Authorities have imposed tough measures for months to contain the virus, ranging from ordering factories to shut down if they cannot provide sleeping arrangements for workers to barring residents in the nation’s commercial hub, Ho Chi Minh City, from shopping for food.
About 94 percent of the country’s companies are facing “difficulties,” Pham Dinh Thuy, head of industrial statistics at the General Statistics Office, told a briefing in Hanoi, citing supply chain disruptions, labor shortages and higher costs for wages and worker accommodation.
“Companies are exhausted,” Thuy said. “The government is working on multiple measures to help quickly get companies and businesses back to normal operations.”
Growth in the final quarter of the year could be 5.3 percent, after expanding 1.42 percent in the first nine months of the year, said Le Trung Hieu, head of GDP statistics at the General Statistics Office.
To meet the government’s official full-year target range of 6 to 6.5 percent, the country would need “a very high growth rate” in the fourth quarter and “that’s impossible now,” Hieu said.
Growth at 2.5 percent for next year is the “most realistic” outlook, he said.
“If the government keeps up its pace of vaccinations, it is reasonable to believe that the economy will start recovering,” SSI Securities Corp institutional sales head Nguyen Anh Duc said.
“If the virus is well-controlled, the economy will recover rapidly next year,” he added.

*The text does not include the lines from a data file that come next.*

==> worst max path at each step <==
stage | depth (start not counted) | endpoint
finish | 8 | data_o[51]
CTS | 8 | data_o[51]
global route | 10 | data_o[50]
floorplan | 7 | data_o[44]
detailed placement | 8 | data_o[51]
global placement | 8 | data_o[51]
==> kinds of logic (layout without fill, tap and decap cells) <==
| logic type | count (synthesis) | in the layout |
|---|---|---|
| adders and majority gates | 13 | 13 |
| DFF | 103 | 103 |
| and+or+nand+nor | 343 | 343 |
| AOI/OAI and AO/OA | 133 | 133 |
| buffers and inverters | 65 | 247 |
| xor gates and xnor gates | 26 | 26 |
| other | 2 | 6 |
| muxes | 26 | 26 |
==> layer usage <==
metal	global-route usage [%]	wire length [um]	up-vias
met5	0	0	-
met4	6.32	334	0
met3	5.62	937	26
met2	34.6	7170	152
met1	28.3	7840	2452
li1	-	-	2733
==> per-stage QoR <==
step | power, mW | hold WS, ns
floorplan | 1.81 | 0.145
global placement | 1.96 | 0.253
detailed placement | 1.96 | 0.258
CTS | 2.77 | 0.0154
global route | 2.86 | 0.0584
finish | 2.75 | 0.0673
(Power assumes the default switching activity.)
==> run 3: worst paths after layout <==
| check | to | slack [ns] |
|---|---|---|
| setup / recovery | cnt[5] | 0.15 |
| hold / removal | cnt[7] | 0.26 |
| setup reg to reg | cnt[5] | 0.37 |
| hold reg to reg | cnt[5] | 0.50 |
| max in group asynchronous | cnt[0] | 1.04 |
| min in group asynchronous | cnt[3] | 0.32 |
## src/rtl/layer_scan_controller_pkg.sv

```systemverilog
// Shared definitions for the LED-cube layer scan controller: FSM states and default geometry.
// Latency: n/a (type and constant definitions only).
// Backpressure: n/a.
package layer_scan_controller_pkg;

    localparam int DEF_NUM_LAYERS   = 16;
    localparam int DEF_ADDR_W       = 4;
    localparam int DEF_DWELL_CYCLES = 1000;
    localparam int DEF_BLANK_CYCLES = 8;
    localparam int DEF_CNT_W        = 16;

    typedef enum logic [2:0] {
        ST_IDLE    = 3'd0,
        ST_PRELOAD = 3'd1,
        ST_BLANK   = 3'd2,
        ST_DISPLAY = 3'd3,
        ST_DRAIN   = 3'd4
    } scan_state_t;

endpackage

```

## src/rtl/layer_scan_controller_scan_timer.sv

```systemverilog
// Loadable down-counter: start loads a cycle count, expired is high on the last counted cycle.
// Latency: expired asserts on the Nth cycle after the start edge (N = cycles, N >= 2).
// Backpressure: none; a start always restarts the count, even on the expiring cycle.
// Ports: clk, reset_n (async active-low), start, cycles[CNT_W], count[CNT_W], expired.
module scan_timer #(
    parameter int CNT_W = 16
) (
    input  logic             clk,
    input  logic             reset_n,
    input  logic             start,
    input  logic [CNT_W-1:0] cycles,
    output logic [CNT_W-1:0] count,
    output logic             expired
);

    logic             active_q;
    logic [CNT_W-1:0] count_q;

    // count holds cycles-1 on the first timed cycle and reaches 0 on the last one.
    always_ff @(posedge clk or negedge reset_n) begin
        if (!reset_n) begin
            active_q <= 1'b0;
            count_q  <= '0;
        end else if (start) begin
            active_q <= 1'b1;
            count_q  <= cycles - 1'b1;
        end else if (active_q) begin
            if (count_q == '0) begin
                active_q <= 1'b0;
            end else begin
                count_q <= count_q - 1'b1;
            end
        end
    end

    assign count   = count_q;
    assign expired = active_q && (count_q == '0);

endmodule

```

## src/rtl/layer_scan_controller.sv

```systemverilog
// LED-cube layer multiplexer: preloads layer N+1 through the column loader while layer N is lit,
// latency: layer period DWELL_CYCLES+BLANK_CYCLES; latch/addr update on cycle 2 of each blank window.
// Backpressure: a late load_done stretches the lit layer (sticky underrun) instead of switching early.
// Ports: clk, reset_n | enable, load_done in | load_req, load_layer, latch, blank, addr,
//        frame_start, underrun out (all registered).
module layer_scan_controller
    import layer_scan_controller_pkg::*;
#(
    parameter int NUM_LAYERS   = DEF_NUM_LAYERS,
    parameter int ADDR_W       = DEF_ADDR_W,
    parameter int DWELL_CYCLES = DEF_DWELL_CYCLES,
    parameter int BLANK_CYCLES = DEF_BLANK_CYCLES,
    parameter int CNT_W        = DEF_CNT_W
) (
    input  logic              clk,
    input  logic              reset_n,
    input  logic              enable,
    input  logic              load_done,
    output logic              load_req,
    output logic [ADDR_W-1:0] load_layer,
    output logic              latch,
    output logic              blank,
    output logic [ADDR_W-1:0] addr,
    output logic              frame_start,
    output logic              underrun
);

    localparam logic [CNT_W-1:0]  DWELL_LEN   = CNT_W'(DWELL_CYCLES);
    localparam logic [CNT_W-1:0]  BLANK_LEN   = CNT_W'(BLANK_CYCLES);
    localparam logic [CNT_W-1:0]  BLANK_FIRST = CNT_W'(BLANK_CYCLES - 1);
    localparam logic [ADDR_W-1:0] LAST_LAYER  = ADDR_W'(NUM_LAYERS - 1);

    scan_state_t       state_q, state_d;
    logic [ADDR_W-1:0] addr_q, addr_d;
    logic [ADDR_W-1:0] load_layer_q, load_layer_d;
    logic              load_req_q, load_req_d;
    logic              latch_q, latch_d;
    logic              frame_start_q, frame_start_d;
    logic              blank_q, blank_d;
    logic              underrun_q, underrun_d;
    // Set when the dwell ran out while the next layer was still loading.
    logic              stall_q, stall_d;

    logic              tmr_start;
    logic [CNT_W-1:0]  tmr_cycles;
    logic [CNT_W-1:0]  tmr_count;
    logic              tmr_expired;
    logic              load_ok;

    // One timer serves both windows; blank and dwell never overlap.
    scan_timer #(.CNT_W(CNT_W)) u_timer (
        .clk     (clk),
        .reset_n (reset_n),
        .start   (tmr_start),
        .cycles  (tmr_cycles),
        .count   (tmr_count),
        .expired (tmr_expired)
    );

    // A load_done only counts while a request is outstanding.
    assign load_ok = load_req_q && load_done;

    always_ff @(posedge clk or negedge reset_n) begin
        if (!reset_n) begin
            state_q       <= ST_IDLE;
            addr_q        <= '0;
            load_layer_q  <= '0;
            load_req_q    <= 1'b0;
            latch_q       <= 1'b0;
            frame_start_q <= 1'b0;
            blank_q       <= 1'b1;
            underrun_q    <= 1'b0;
            stall_q       <= 1'b0;
        end else begin
            state_q       <= state_d;
            addr_q        <= addr_d;
            load_layer_q  <= load_layer_d;
            load_req_q    <= load_req_d;
            latch_q       <= latch_d;
            frame_start_q <= frame_start_d;
            blank_q       <= blank_d;
            underrun_q    <= underrun_d;
            stall_q       <= stall_d;
        end
    end

    always_comb begin
        state_d       = state_q;
        addr_d        = addr_q;
        load_layer_d  = load_layer_q;
        load_req_d    = load_req_q;
        latch_d       = 1'b0;
        frame_start_d = 1'b0;
        blank_d       = blank_q;
        underrun_d    = underrun_q;
        stall_d       = stall_q;
        tmr_start     = 1'b0;
        tmr_cycles    = DWELL_LEN;

        // Request drops the cycle after the loader's answer is sampled.
        if (load_ok) begin
            load_req_d = 1'b0;
        end

        case (state_q)
            ST_IDLE: begin
                blank_d = 1'b1;
                if (enable) begin
                    load_layer_d = '0;
                    load_req_d   = 1'b1;
                    state_d      = ST_PRELOAD;
                end
            end

            ST_PRELOAD: begin
                if (load_ok) begin
                    tmr_start  = 1'b1;
                    tmr_cycles = BLANK_LEN;
                    state_d    = ST_BLANK;
                end
            end

            ST_BLANK: begin
                // Registered, so latch/addr/frame_start appear on the second blank cycle.
                if (tmr_count == BLANK_FIRST) begin
                    latch_d       = 1'b1;
                    addr_d        = load_layer_q;
                    frame_start_d = (load_layer_q == '0);
                end
                if (tmr_expired) begin
                    blank_d      = 1'b0;
                    load_layer_d = (addr_q == LAST_LAYER) ? '0 : addr_q + 1'b1;
                    load_req_d   = 1'b1;
                    tmr_start    = 1'b1;
                    tmr_cycles   = DWELL_LEN;
                    stall_d      = 1'b0;
                    state_d      = ST_DISPLAY;
                end
            end

            ST_DISPLAY: begin
                if (stall_q) begin
                    // Keep the current layer lit until the late load arrives.
                    if (load_ok) begin
                        blank_d    = 1'b1;
                        tmr_start  = 1'b1;
                        tmr_cycles = BLANK_LEN;
                        stall_d    = 1'b0;
                        state_d    = ST_BLANK;
                    end
                end else if (tmr_expired) begin
                    if (!enable) begin
                        blank_d = 1'b1;
                        state_d = ST_DRAIN;
                    end else if (!load_req_q || load_ok) begin
                        blank_d    = 1'b1;
                        tmr_start  = 1'b1;
                        tmr_cycles = BLANK_LEN;
                        state_d    = ST_BLANK;
                    end else begin
                        underrun_d = 1'b1;
                        stall_d    = 1'b1;
                    end
                end
            end

            ST_DRAIN: begin
                blank_d = 1'b1;
                if (!load_req_q || load_ok) begin
                    state_d = ST_IDLE;
                end
            end

            default: begin
                blank_d = 1'b1;
                state_d = ST_IDLE;
            end
        endcase
    end

    assign load_req    = load_req_q;
    assign load_layer  = load_layer_q;
    assign latch       = latch_q;
    assign blank       = blank_q;
    assign addr        = addr_q;
    assign frame_start = frame_start_q;
    assign underrun    = underrun_q;

endmodule

```

## config.mk

```make
export PLATFORM = sky130hd
export DESIGN_NAME = layer_scan_controller
export DESIGN_NICKNAME = d
export VERILOG_FILES = /design/src/rtl/layer_scan_controller_pkg.sv /design/src/rtl/layer_scan_controller_scan_timer.sv /design/src/rtl/layer_scan_controller.sv
export SDC_FILE = /design/constraint.sdc
export NUM_CORES = 1
export LEC_CHECK = 0
export CORE_ASPECT_RATIO = 1.25
export CORE_MARGIN = 2
export CORE_UTILIZATION = 51
export CTS_CLUSTER_SIZE = 28
export DETAILED_ROUTE_END_ITERATION = 7
export GPL_TIMING_DRIVEN = 0
export PLACE_DENSITY_LB_ADDON = 0.05
export SLEW_MARGIN = 20
export SYNTH_ARGS = -nofsm -noshare
export SYNTH_HDL_FRONTEND = slang
export SYNTH_SLANG_ARGS = --single-unit
```

## constraint.sdc

```tcl
create_clock -name clk -period 2.89 [get_ports clk]
set_input_delay 0.578 -clock clk [delete_from_list [all_inputs] [get_ports clk]]
set_output_delay 0.578 -clock clk [all_outputs]
set_load 0.005 [all_outputs]
```

======== Yosys cells after proc, flatten, opt, wreduce, memory -nomap -nowiden ========
Index checks and enable logic that the tools add are counted.
storage, ports and cells
  register bits after elaboration ......... 34
  input port bits ......................... 4
  logic and storage cells ................. 100
  output and inout port bits .............. 13
cells by class
  equality and inequality tests ........... 13
  muxes and demuxes ....................... 53
  bitwise operators ....................... 3
  add/subtract/negate cells ............... 3
  reductions and logical operators ........ 17
operator list
  kind                                                                     number
  16-bit 2-to-1 mux                                                        4
  10-bit 2-to-1 mux                                                        4
  16-bit case mux with 2 select lines                                      1
  16-bit by 1-bit subtractor with 16-bit output (second input constant)    2
  1-bit 2-to-1 mux                                                         27
  3-bit 2-to-1 mux                                                         8
  16-bit by 3-bit equality test with 1-bit output (second input constant)  1
  16-bit zero test                                                         1
  3-bit case mux with 5 select lines                                       1
  5-bit AND reduction                                                      3
  4-bit 2-to-1 mux                                                         3
  2-bit inequality test (second input constant)                            4
  4-bit case mux with 2 select lines                                       1
  3-bit by 2-bit equality test with 1-bit output (second input constant)   2
  3-bit inequality test (second input constant)                            2
  1-bit case mux with 3 select lines                                       2
  2-bit AND reduction                                                      3
  2-bit nonzero test                                                       3
  4-bit by 1-bit adder with 4-bit output (second input constant)           1
  4-bit equality test (second input constant)                              1
  4-bit zero test                                                          1
  4-bit inequality test (second input constant)                            1
  1-bit case mux with 2 select lines                                       2
  3-bit by 1-bit equality test with 1-bit output (second input constant)   1
  7 further kinds                                                          10

======== Longest topological paths before layout ========
Gate-level depths: netlist of the first run.
  word-level depth ........................ 9
  gate-level depth with buffers ........... 12
  depth with buffers taken out ............ 11

======== Modules after synthesis ========
A second synthesis of the first run with hierarchy kept.
second synthesis, totals
  cell total of the unflattened synthesis .. 247
  area total of the unflattened synthesis .. 2263.4 um^2
modules (own cells, without submodules)
  module                 sequential area each (um^2)  cells each  instances  area an instance (um^2)
  scan_timer             425.4                        149         1          1312.5
  layer_scan_controller  426.7                        98          1          950.9

======== Worst setup path before layout of the first run ========
No wires, ideal clock.
  path kind ............................... reg-to-reg
  start point ............................. reg u_timer.count_q[11] (netlist: u_timer.count[11])
  end point ............................... reg u_timer.count_q[8] (netlist: u_timer.count[8])
  data arrival time ....................... 2644 ps
  required time ........................... 2753 ps
  path buffers ............................ 1
  period minus slack after synthesis ...... 2781 ps
  stages on the path, launching flop included .. 13
  slack ................................... 109 ps
  cell sequence ........................... dfrtp_1 > or4_4 > nor2_4 > and3_2 > buf_4 > a21boi_2 > nand2_1 > ha_1 > nand2_1 > or3_1 > nor4_1 > xnor2_1 > o21ai_0
on the way
  longest elaborated chain between the ends .. 7
  elaborated cells between the ends (all ways) .. 14
ends and longest elaborated chain
  item                                                                                       line                                                                            text
  start, declared                                                                            layer_scan_controller_scan_timer.sv:17                                          logic [CNT_W-1:0] count_q;
  start signal, assigned                                                                     layer_scan_controller_scan_timer.sv:26                                          count_q <= cycles - 1'b1;
  start signal, assigned                                                                     layer_scan_controller_scan_timer.sv:31                                          count_q <= count_q - 1'b1;
  16-bit zero test *                                                                         layer_scan_controller_scan_timer.sv:28, layer_scan_controller_scan_timer.sv:37
  1-bit logical AND                                                                          layer_scan_controller_scan_timer.sv:37                                          assign expired = active_q && (count_q == '0);
  10-bit 2-to-1 mux or 1-bit 2-to-1 mux (tied branches)                                      layer_scan_controller.sv:151                                                    end else if (tmr_expired) begin
  16-bit 2-to-1 mux or 1-bit 2-to-1 mux (tied branches)                                      layer_scan_controller.sv:142                                                    if (stall_q) begin
  16-bit case mux with 2 select lines or 1-bit case mux with 3 select lines (tied branches)  layer_scan_controller.sv:105                                                    case (state_q)
  16-bit by 1-bit subtractor with 16-bit output (tied with other cells)                      layer_scan_controller_scan_timer.sv:26
  16-bit 2-to-1 mux or 2-bit AND reduction (tied branches)                                   --
Mark *: on every way between the ends. The rest lies on a longest branch, timed or not.
A chain may end at the register's enable or synchronous reset.

======== Final worst setup path of the first run ========
  start point ............................. reg u_timer.count_q[14] (netlist: u_timer.count[14])
  end point ............................... reg u_timer.count_q[6] (netlist: u_timer.count[6])
The elaborated chain is that of the path after synthesis.

==> results of run 1 <==
==> placed cells by master (no fill, tap or decap), types with 4 or more instances in the layout <==
| cell | instances |
|---|---|
| nor4_1 | 4 |
| o21ai_0 | 9 |
| dfrtp_1 | 31 |
| nand3_1 | 12 |
| nand4_1 | 6 |
| xnor2_1 | 7 |
| buf_4 | 6 |
| clkbuf_8 | 6 |
| clkdlybuf4s50_1 | 15 |
| nand2_1 | 24 |
| nand2b_1 | 4 |
| inv_1 | 4 |
| mux2_4 | 4 |
| nor2_1 | 17 |
| a21oi_1 | 7 |
==> registers in the layout, indices dropped and copies added (netlist names) <==
signal            cells
latch                 1
underrun              1
u_timer.count        16
addr                  4
u_timer.active_q      1
blank                 1
frame_start           1
stall_q               1
load_layer            4
load_req              1
state_q               3
==> per-layer routing <==
layer  vias up  track usage, %  wire [um]
met3        12           5.054        144
met2        46           39.77       2285
li1        767               -          -
met1       802           27.05       1806
met4         0           14.21        119
met5         -               0          0
==> worst min path at each step <==
stage | from | to | slack [ns]
after floorplan | reset_n | addr[0] | 0.28
after global placement | underrun | underrun | 0.44
after detailed placement | underrun | underrun | 0.45
after CTS | reset_n | addr[1] | 0.22
after global routing | reset_n | addr[1] | 0.23
final | reset_n | addr[1] | 0.21
==> where the power goes <==
group / switching, W / total (W) / internal [W]
clock: 0.000175 / 0.000367 / 0.000192
sequential: 0.000233 / 0.000880 / 0.000646
combinational: 0.000481 / 0.000942 / 0.000461
total: 0.000889 / 0.00219 / 0.00130
==> stage by stage <==
stage,setup WS (ns),std cells
after floorplan,0.1091,193
after global placement,-0.2701,248
after detailed placement,-0.2920,249
after CTS,0.001135,261
after global routing,-0.01045,263
final,0.09157,263
==> kinds of logic (layout without fill, tap and decap cells) <==
| logic type | count (synthesis) | after routing | share of synthesized area [%] |
|---|---|---|---|
| xor gates and xnor gates | 10 | 10 | 4.695 |
| AOI/OAI and AO/OA | 38 | 38 | 14.89 |
| DFF | 34 | 34 | 45.67 |
| buffers and inverters | 8 | 39 | 2.213 |
| muxes | 5 | 5 | 3.756 |
| and+or+nand+nor | 96 | 96 | 27.43 |
| adders and majority gates | 2 | 2 | 1.341 |
==> layout make-up <==
| class | count | area, um2 |
|---|---|---|
| plain buffers | 4 | 33.78 |
| multi-input cells | 151 | 1021 |
| fillers | 298 | 1191 |
| clock inverters | 1 | 5.005 |
| inverters | 4 | 15.01 |
| clock buffers | 7 | 86.33 |
| flip-flops and latches | 34 | 854.6 |
| well taps | 39 | 48.80 |
| repair buffers | 23 | 227.7 |
==> timing repair <==
item                       in CTS  in global routing
pin swaps                       3                  3
setup buffers                   4                  2
resized for setup               9                  4
setup endpoints to repair       2                  2
==> worst max-delay path: cells and delay by family (launching register included) <==
| family | cells | cell delay, ns |
|---|---|---|
| simple gates | 6 | 1.45 |
| flops | 1 | 0.39 |
| fa+ha+maj | 1 | 0.19 |
| compound gates | 3 | 0.53 |
| buf+inv | 1 | 0.14 |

About 8.8 percent of the nation’s population has been fully vaccinated, the Vietnamese Ministry of Health said.
In Ho Chi Minh City, more than 29 percent of residents were fully vaccinated as of Monday, the city’s press center said.
Virus measures have shuttered factories across the southern economic core around Ho Chi Minh City, particularly clothing and shoe manufacturers with clients that include Urban Outfitters Inc, Nike Inc and Abercrombie & Fitch Co.
Meanwhile, some higher-end technology manufacturers have been able to keep running with smaller, isolated workforces.